What to work on :: Determine how many of the lines below hold the word "right". Give the number and nothing else.

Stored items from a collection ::

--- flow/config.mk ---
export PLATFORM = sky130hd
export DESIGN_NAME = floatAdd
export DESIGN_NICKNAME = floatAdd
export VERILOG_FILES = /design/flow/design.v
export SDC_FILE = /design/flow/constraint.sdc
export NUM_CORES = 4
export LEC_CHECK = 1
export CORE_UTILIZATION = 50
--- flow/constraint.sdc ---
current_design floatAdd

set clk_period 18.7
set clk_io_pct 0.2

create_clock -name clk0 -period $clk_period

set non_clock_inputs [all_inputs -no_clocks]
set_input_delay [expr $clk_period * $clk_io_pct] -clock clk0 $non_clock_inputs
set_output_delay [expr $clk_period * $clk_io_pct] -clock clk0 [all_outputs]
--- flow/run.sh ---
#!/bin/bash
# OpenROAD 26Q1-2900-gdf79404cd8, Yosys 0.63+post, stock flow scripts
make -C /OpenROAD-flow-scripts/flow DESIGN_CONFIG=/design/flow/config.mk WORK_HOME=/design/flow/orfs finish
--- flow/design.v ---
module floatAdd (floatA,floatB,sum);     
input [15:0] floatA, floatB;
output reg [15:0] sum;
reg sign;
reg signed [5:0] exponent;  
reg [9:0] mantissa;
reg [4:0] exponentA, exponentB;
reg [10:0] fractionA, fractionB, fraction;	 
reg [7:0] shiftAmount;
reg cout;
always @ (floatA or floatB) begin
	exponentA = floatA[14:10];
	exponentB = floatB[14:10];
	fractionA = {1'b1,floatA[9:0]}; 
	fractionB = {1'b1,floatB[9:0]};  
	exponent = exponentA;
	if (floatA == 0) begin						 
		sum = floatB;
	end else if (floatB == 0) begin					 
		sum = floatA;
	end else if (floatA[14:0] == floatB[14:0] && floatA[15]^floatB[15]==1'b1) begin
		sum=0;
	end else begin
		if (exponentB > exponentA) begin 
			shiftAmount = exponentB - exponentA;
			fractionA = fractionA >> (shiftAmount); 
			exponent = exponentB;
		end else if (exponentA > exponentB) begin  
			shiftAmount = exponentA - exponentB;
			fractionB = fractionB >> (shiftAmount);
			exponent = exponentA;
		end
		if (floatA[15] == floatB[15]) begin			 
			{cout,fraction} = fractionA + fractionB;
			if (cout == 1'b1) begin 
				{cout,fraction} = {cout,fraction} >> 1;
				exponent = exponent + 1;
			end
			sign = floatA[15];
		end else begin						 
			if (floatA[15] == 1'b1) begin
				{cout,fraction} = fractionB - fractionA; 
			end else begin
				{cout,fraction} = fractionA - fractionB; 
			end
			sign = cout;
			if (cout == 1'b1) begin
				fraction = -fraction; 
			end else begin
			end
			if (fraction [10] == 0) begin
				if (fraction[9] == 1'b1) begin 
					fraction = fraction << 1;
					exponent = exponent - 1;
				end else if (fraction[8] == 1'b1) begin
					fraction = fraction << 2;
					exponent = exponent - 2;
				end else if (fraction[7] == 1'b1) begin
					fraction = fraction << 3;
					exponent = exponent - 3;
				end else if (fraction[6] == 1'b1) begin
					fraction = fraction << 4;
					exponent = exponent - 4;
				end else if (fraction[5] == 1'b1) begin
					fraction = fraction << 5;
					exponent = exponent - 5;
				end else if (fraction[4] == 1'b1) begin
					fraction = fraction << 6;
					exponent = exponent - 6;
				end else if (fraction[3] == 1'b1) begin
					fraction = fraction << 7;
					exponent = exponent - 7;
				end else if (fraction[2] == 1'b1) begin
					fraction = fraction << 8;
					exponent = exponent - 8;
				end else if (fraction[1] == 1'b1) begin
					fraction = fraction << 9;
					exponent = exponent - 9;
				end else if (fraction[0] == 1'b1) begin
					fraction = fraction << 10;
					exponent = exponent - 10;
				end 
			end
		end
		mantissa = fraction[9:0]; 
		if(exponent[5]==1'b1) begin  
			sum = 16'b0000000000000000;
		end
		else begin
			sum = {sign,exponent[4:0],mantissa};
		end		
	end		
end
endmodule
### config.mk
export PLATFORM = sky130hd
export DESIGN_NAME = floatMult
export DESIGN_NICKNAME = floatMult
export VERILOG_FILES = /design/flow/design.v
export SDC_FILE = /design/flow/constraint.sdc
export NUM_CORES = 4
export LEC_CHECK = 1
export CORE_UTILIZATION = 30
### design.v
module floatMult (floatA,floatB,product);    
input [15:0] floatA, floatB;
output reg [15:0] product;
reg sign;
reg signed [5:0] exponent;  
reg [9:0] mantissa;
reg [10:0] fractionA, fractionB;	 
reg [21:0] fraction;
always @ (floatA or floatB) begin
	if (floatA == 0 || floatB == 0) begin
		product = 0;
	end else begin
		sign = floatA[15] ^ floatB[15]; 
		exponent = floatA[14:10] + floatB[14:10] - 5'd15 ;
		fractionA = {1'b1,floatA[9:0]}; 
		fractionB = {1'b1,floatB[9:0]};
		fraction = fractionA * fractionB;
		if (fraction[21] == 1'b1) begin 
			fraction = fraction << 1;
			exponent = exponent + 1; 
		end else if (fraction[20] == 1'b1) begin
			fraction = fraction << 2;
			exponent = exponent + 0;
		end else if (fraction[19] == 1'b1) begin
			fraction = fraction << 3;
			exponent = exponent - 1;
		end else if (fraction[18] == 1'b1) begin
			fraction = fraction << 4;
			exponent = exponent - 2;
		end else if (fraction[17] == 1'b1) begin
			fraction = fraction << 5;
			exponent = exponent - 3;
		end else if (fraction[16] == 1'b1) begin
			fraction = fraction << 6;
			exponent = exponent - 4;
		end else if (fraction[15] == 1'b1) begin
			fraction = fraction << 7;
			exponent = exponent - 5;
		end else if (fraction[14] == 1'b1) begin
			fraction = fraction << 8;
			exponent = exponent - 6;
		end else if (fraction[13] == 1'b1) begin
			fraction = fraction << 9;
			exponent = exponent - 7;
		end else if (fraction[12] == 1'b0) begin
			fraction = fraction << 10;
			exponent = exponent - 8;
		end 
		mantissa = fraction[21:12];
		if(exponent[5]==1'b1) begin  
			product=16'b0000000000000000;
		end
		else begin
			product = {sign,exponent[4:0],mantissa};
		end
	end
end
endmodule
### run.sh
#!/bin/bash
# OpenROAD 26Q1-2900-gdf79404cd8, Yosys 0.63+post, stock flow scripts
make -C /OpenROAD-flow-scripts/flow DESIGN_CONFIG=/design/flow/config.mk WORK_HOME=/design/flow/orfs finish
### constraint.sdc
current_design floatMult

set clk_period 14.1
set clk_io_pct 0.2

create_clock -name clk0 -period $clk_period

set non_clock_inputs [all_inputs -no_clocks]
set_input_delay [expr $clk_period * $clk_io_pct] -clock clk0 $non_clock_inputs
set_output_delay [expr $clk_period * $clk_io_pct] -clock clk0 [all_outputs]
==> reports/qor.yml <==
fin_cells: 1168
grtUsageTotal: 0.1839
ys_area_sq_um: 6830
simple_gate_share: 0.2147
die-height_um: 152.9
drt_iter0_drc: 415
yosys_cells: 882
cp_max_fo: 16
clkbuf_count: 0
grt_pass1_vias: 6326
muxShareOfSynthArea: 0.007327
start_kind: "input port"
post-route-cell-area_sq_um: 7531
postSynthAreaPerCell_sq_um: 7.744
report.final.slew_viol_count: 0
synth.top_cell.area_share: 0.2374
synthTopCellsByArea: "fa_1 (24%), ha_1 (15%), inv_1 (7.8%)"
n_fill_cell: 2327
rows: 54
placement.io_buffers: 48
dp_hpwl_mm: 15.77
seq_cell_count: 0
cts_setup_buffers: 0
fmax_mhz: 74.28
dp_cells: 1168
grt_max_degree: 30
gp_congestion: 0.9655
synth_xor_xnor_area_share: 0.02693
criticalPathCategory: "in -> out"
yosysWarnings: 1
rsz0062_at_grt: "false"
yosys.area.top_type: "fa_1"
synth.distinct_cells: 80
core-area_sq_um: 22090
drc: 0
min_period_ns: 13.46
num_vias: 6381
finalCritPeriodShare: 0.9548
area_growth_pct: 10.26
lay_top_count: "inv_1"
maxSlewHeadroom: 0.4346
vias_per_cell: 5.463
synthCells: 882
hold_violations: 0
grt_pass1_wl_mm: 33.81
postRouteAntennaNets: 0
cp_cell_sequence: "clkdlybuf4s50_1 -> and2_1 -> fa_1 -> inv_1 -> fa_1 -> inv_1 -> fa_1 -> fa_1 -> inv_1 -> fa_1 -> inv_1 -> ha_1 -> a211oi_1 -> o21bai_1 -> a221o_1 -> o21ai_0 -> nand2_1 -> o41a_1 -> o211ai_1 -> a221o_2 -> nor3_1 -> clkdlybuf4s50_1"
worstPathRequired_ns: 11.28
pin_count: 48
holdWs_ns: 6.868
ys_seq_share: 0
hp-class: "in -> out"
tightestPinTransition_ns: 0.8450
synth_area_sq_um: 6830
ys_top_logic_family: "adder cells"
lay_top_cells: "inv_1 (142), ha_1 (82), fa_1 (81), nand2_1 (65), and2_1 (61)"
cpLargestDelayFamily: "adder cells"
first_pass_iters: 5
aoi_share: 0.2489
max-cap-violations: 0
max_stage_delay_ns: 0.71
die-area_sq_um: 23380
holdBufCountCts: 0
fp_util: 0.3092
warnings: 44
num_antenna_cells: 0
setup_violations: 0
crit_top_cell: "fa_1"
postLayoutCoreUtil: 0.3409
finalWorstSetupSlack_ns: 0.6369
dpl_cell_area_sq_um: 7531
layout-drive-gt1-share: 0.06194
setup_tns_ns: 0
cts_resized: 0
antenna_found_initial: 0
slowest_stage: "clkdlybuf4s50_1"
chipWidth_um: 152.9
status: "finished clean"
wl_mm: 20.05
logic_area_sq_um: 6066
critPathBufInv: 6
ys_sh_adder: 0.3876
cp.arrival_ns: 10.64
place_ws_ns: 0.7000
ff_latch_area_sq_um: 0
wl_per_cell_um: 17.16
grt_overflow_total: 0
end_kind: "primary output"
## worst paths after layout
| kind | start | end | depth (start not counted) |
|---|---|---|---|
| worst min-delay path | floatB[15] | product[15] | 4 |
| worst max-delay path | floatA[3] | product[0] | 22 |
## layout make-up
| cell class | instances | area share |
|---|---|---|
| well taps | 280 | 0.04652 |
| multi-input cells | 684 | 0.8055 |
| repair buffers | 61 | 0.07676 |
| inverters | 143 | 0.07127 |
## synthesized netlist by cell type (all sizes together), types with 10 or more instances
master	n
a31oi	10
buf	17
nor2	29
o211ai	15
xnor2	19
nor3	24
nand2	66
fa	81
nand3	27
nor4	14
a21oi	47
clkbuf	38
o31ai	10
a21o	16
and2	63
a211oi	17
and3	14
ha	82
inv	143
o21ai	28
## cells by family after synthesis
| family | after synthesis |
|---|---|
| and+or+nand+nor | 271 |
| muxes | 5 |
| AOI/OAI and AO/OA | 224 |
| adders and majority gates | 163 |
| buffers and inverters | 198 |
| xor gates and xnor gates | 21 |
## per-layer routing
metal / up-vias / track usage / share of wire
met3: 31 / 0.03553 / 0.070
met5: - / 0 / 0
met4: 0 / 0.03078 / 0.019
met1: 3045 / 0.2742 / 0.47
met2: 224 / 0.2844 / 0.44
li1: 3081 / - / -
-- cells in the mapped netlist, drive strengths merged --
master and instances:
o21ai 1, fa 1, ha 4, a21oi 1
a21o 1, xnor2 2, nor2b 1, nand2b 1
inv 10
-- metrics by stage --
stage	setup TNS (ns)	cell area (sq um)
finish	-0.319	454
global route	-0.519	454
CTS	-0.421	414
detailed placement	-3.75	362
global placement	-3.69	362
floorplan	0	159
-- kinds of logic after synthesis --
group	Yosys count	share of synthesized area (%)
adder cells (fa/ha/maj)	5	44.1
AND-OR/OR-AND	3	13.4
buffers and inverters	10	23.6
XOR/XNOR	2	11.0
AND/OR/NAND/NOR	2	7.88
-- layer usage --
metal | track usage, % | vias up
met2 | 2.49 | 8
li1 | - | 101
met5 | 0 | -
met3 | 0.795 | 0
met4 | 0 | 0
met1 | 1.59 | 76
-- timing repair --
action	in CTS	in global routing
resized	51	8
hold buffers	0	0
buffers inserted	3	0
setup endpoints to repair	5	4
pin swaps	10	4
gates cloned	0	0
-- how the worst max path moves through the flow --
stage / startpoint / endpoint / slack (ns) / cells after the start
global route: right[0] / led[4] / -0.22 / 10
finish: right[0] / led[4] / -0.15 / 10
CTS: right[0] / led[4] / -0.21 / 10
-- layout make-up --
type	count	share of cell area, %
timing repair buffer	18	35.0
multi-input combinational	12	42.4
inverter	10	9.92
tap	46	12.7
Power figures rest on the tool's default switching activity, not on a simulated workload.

Response to this task :: 3